**Exercise goal**
This task calls for copying every line of the records that includes the word "byte".

═════ The data ═════

**src/source/tcdm_pkg.sv**
```systemverilog
/*
 * tcdm package
 * data and address widths, address field positions and the
 * arbitration policy encoding shared by the data memory subsystem
 */

`default_nettype none

package tcdm_pkg;

  localparam int unsigned ADDR_W = 12;         // byte address
  localparam int unsigned DATA_W = 32;
  localparam int unsigned BE_W   = DATA_W / 8; // one enable per byte

  // address bit marking an atomic test-and-set
  localparam int unsigned TS_BIT = 10;

  typedef enum logic {
    POLICY_FIXED = 1'b0, // lowest core index wins
    POLICY_RR    = 1'b1  // core after last winner goes first
  } policy_t;

endpackage

`default_nettype wire

```
**src/source/tcdm_arb_ctrl.sv**
```systemverilog
/*
 * arbitration control
 * holds the crossbar arbitration policy, written through a plain
 * strobe, and counts cycles in which any bank saw a conflict
 */

`timescale 1ns/1ps
`default_nettype none

module tcdm_arb_ctrl #(
  parameter int unsigned N_BANK = 4
) (
  input  logic                    clk_i,
  input  logic                    rst_ni,
  input  logic                    cfg_we_i,
  input  tcdm_pkg::policy_t       cfg_policy_i,
  input  logic [N_BANK-1:0]       conflict_i,
  output tcdm_pkg::policy_t       policy_o,
  output logic [15:0]             conflict_cnt_o
);

  tcdm_pkg::policy_t policy_q;
  logic [15:0]       cnt_q;

  always_ff @(posedge clk_i or negedge rst_ni) begin
    if (!rst_ni) begin
      policy_q <= tcdm_pkg::POLICY_FIXED;
      cnt_q    <= '0;
    end else begin
      if (cfg_we_i) policy_q <= cfg_policy_i; // used from next cycle on
      if (|conflict_i && cnt_q != '1) begin
        cnt_q <= cnt_q + 16'd1; // saturates at all ones
      end
    end
  end

  assign policy_o       = policy_q;
  assign conflict_cnt_o = cnt_q;

  // counter only moves up between resets
  a_cnt_monotonic: assert property (@(posedge clk_i) disable iff (!rst_ni)
    conflict_cnt_o >= $past(conflict_cnt_o));

endmodule

`default_nettype wire

```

═════

**Task response**
  localparam int unsigned ADDR_W = 12;         // byte address
  localparam int unsigned BE_W   = DATA_W / 8; // one enable per byte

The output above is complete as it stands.